Produce word for word the lines of the data below running from the one that has "vias 19800 \" to the one that has "0.048 / 0.047 |", inclusive, and no others.

=== Begin Enclosure ===

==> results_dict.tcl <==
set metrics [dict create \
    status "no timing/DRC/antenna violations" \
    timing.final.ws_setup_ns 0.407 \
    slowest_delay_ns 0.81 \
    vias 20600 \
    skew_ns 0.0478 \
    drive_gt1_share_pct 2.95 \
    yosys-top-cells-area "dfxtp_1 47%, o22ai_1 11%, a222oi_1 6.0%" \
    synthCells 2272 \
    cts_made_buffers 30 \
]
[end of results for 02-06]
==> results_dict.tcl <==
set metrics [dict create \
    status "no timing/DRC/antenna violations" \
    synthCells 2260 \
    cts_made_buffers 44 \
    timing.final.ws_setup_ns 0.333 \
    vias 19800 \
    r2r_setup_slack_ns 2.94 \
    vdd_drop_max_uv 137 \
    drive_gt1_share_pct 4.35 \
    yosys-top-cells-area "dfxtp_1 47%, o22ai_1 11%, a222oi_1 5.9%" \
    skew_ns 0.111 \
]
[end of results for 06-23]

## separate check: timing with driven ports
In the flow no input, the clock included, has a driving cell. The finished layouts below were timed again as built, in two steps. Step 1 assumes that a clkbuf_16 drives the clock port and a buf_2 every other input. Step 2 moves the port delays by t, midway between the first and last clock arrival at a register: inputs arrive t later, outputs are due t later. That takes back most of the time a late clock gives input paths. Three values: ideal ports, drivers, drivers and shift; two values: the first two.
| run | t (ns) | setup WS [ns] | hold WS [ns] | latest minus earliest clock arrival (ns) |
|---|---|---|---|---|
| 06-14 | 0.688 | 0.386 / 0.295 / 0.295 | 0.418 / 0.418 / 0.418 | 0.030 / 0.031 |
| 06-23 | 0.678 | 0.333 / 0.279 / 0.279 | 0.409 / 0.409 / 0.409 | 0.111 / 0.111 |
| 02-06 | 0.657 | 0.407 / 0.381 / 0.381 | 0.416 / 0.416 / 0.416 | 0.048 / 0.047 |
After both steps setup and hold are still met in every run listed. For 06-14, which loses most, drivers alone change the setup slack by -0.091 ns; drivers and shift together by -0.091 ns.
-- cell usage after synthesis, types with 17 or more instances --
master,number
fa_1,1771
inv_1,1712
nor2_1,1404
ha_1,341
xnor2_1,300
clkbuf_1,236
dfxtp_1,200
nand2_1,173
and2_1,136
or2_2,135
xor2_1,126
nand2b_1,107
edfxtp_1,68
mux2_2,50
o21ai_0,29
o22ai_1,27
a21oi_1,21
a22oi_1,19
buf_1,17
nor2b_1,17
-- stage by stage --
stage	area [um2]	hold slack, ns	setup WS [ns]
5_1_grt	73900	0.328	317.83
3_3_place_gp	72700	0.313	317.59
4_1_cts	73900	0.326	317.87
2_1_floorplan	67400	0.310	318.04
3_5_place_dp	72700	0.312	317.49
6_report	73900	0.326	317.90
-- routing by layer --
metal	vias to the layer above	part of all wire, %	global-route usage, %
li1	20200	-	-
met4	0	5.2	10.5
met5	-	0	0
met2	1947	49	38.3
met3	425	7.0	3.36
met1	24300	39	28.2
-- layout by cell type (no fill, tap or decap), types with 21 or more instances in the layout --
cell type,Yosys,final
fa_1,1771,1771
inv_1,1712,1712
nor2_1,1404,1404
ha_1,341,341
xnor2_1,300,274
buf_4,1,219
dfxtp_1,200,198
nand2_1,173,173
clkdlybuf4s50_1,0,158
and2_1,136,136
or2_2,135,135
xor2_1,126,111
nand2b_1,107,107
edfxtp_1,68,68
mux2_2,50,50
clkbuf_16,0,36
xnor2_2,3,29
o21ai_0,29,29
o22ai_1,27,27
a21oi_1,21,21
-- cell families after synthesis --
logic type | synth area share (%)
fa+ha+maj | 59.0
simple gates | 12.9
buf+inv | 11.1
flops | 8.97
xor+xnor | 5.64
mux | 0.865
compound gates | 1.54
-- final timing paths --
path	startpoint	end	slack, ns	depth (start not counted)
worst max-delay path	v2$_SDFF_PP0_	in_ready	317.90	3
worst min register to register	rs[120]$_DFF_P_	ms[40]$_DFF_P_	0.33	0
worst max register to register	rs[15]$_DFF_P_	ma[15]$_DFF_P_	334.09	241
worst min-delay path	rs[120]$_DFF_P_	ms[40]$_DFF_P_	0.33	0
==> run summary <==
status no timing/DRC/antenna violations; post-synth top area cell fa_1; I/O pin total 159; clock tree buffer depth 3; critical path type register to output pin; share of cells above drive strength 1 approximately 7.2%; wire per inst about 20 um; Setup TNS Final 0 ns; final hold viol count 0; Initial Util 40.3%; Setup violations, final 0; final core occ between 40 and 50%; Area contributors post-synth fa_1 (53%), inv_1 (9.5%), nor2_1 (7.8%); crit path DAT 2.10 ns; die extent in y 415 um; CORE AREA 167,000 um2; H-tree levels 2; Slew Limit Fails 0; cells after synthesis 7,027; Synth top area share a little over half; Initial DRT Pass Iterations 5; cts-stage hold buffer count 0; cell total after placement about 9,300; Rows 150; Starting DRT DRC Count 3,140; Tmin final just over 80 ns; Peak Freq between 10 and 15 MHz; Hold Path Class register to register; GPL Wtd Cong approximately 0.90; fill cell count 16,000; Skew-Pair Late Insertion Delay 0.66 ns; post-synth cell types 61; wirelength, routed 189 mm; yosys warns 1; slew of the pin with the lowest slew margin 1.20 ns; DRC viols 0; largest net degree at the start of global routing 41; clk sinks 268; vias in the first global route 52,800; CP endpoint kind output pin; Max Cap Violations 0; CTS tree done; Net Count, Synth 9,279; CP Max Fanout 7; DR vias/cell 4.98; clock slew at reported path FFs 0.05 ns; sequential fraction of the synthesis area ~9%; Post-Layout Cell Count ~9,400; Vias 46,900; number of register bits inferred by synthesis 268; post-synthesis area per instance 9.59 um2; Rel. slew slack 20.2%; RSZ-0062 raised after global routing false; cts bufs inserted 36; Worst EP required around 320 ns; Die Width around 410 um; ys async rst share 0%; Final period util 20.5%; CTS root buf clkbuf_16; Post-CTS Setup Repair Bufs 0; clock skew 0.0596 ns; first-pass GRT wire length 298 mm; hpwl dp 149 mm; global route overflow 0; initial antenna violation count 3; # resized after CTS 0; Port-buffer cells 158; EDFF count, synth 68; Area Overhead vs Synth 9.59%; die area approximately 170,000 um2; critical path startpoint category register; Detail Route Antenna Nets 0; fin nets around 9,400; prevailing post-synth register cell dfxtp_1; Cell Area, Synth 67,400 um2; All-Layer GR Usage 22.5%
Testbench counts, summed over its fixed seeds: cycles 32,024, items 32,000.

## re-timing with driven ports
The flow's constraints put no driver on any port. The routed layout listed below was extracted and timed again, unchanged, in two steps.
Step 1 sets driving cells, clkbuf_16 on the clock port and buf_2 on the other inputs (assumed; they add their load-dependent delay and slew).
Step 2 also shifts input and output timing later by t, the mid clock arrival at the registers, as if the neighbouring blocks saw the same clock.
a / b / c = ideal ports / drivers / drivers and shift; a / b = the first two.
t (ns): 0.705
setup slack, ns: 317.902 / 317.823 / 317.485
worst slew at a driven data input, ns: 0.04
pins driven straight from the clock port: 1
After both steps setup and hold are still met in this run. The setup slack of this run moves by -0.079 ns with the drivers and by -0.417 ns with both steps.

=== End Enclosure ===

=== PROBLEM SOLUTION ===
    vias 19800 \
    r2r_setup_slack_ns 2.94 \
    vdd_drop_max_uv 137 \
    drive_gt1_share_pct 4.35 \
    yosys-top-cells-area "dfxtp_1 47%, o22ai_1 11%, a222oi_1 5.9%" \
    skew_ns 0.111 \
]
[end of results for 06-23]

## separate check: timing with driven ports
In the flow no input, the clock included, has a driving cell. The finished layouts below were timed again as built, in two steps. Step 1 assumes that a clkbuf_16 drives the clock port and a buf_2 every other input. Step 2 moves the port delays by t, midway between the first and last clock arrival at a register: inputs arrive t later, outputs are due t later. That takes back most of the time a late clock gives input paths. Three values: ideal ports, drivers, drivers and shift; two values: the first two.
| run | t (ns) | setup WS [ns] | hold WS [ns] | latest minus earliest clock arrival (ns) |
|---|---|---|---|---|
| 06-14 | 0.688 | 0.386 / 0.295 / 0.295 | 0.418 / 0.418 / 0.418 | 0.030 / 0.031 |
| 06-23 | 0.678 | 0.333 / 0.279 / 0.279 | 0.409 / 0.409 / 0.409 | 0.111 / 0.111 |
| 02-06 | 0.657 | 0.407 / 0.381 / 0.381 | 0.416 / 0.416 / 0.416 | 0.048 / 0.047 |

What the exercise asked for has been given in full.